### Information provided
* * * *
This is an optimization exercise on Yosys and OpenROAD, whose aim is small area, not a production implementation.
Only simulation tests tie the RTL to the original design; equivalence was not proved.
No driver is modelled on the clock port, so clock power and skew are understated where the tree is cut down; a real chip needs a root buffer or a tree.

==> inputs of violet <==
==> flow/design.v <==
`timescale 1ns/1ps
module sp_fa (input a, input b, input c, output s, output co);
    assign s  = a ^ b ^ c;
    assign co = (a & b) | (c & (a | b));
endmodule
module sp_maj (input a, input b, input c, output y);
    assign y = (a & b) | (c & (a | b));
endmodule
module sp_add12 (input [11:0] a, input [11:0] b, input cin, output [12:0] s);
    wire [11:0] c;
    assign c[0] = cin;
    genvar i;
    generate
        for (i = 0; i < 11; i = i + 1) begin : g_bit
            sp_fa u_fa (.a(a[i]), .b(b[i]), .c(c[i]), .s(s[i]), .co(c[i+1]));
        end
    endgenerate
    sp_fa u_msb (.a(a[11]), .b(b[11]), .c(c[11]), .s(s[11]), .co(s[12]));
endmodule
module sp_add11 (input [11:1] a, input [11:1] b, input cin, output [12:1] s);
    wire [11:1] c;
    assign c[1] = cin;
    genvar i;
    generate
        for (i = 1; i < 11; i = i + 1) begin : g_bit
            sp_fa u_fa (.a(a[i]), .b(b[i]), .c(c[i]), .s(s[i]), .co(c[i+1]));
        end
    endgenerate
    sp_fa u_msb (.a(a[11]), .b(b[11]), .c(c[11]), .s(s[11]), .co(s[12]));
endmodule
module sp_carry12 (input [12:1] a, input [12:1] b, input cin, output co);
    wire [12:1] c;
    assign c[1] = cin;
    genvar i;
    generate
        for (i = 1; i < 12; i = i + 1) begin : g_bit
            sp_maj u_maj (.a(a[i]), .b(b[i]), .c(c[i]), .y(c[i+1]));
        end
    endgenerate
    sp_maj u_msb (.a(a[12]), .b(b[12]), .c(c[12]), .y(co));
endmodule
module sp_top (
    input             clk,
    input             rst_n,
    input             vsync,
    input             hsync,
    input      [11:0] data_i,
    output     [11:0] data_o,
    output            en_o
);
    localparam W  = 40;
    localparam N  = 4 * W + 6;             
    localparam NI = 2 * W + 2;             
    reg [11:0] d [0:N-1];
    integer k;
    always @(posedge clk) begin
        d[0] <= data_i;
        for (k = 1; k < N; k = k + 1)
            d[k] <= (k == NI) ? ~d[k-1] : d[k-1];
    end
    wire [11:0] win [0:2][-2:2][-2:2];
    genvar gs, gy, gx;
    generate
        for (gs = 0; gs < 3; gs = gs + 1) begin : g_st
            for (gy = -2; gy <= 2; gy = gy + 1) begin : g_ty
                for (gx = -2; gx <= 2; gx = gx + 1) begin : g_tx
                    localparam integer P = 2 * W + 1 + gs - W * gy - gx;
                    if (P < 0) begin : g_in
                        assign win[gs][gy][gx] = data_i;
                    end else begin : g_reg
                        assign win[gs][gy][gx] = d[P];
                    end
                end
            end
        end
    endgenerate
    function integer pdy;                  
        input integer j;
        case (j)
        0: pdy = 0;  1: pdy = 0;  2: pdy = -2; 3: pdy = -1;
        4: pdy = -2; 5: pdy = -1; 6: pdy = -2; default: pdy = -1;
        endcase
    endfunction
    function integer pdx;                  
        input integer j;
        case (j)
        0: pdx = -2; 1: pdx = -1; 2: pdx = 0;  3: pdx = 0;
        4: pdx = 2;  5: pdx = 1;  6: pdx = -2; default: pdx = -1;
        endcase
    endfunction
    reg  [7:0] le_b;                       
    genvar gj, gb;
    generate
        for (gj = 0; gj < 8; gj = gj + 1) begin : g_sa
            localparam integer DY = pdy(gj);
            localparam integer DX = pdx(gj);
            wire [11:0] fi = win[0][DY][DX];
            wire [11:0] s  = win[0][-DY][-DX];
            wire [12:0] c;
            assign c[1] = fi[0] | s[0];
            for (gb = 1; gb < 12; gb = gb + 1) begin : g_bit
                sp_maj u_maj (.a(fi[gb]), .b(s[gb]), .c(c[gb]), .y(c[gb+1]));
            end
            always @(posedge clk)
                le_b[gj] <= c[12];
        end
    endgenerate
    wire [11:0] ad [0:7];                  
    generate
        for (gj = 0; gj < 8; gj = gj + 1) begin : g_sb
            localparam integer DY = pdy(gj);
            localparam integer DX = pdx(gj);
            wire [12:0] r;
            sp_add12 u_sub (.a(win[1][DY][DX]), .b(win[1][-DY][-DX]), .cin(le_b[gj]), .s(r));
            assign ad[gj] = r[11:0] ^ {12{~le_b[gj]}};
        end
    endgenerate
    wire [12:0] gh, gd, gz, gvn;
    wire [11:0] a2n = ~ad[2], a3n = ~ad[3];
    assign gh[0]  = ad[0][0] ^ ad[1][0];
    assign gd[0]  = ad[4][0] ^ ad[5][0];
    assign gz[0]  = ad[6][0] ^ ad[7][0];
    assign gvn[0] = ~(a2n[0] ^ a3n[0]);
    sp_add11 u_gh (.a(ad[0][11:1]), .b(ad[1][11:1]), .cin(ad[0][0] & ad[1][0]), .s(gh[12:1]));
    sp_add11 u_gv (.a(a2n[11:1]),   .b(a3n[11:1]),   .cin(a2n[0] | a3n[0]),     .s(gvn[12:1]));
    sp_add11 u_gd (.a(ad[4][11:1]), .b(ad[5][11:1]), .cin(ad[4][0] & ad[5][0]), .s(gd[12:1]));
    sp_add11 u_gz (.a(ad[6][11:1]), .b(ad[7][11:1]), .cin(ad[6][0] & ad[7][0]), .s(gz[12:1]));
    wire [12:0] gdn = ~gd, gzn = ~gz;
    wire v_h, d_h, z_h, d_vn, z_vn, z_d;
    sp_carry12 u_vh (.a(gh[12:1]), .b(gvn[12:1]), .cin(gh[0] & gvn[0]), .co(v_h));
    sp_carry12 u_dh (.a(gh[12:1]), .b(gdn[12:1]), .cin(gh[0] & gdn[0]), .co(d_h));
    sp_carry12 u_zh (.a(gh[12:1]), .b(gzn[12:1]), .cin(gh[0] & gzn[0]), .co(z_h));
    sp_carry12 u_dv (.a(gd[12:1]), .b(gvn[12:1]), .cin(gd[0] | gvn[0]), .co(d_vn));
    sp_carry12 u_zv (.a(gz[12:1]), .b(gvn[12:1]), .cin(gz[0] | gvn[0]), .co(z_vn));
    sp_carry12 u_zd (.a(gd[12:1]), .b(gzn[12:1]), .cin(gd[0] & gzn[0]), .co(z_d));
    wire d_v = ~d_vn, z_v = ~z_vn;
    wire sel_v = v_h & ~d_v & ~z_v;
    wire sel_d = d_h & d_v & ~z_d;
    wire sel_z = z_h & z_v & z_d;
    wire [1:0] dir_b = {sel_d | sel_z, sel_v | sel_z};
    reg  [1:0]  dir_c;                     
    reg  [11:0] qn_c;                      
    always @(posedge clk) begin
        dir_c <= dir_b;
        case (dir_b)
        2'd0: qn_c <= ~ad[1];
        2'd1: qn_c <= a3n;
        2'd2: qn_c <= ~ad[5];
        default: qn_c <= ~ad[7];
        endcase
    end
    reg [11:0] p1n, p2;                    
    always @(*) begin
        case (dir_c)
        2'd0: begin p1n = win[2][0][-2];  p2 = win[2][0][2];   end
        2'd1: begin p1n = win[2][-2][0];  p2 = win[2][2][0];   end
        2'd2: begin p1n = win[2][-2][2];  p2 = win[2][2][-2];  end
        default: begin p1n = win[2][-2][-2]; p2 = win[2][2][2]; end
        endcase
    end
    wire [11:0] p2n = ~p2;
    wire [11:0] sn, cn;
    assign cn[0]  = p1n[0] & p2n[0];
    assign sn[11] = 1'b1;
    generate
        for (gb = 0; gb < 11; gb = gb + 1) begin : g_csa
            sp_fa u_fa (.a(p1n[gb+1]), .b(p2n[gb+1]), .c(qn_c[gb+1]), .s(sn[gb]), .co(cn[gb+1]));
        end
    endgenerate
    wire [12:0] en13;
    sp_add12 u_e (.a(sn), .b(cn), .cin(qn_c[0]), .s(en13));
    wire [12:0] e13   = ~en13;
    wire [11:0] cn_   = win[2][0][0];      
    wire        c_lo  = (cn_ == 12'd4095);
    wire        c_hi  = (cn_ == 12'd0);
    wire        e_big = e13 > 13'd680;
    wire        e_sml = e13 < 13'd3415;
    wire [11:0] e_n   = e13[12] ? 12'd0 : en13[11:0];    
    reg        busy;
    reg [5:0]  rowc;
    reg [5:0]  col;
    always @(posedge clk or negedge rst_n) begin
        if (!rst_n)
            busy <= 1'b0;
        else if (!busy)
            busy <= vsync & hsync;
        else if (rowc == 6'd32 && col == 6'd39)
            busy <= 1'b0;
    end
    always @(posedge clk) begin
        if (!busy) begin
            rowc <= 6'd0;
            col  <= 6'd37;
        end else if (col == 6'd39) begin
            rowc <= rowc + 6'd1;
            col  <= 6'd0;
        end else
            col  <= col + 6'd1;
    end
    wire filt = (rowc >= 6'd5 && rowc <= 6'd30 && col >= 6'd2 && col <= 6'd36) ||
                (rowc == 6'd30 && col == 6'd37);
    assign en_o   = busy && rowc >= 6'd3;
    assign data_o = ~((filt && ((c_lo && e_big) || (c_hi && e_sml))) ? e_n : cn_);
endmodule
* * * *
### Required work
Across the entries, work out how many lines hold the word "default". Reply with that number only.

### Answer to the problem
4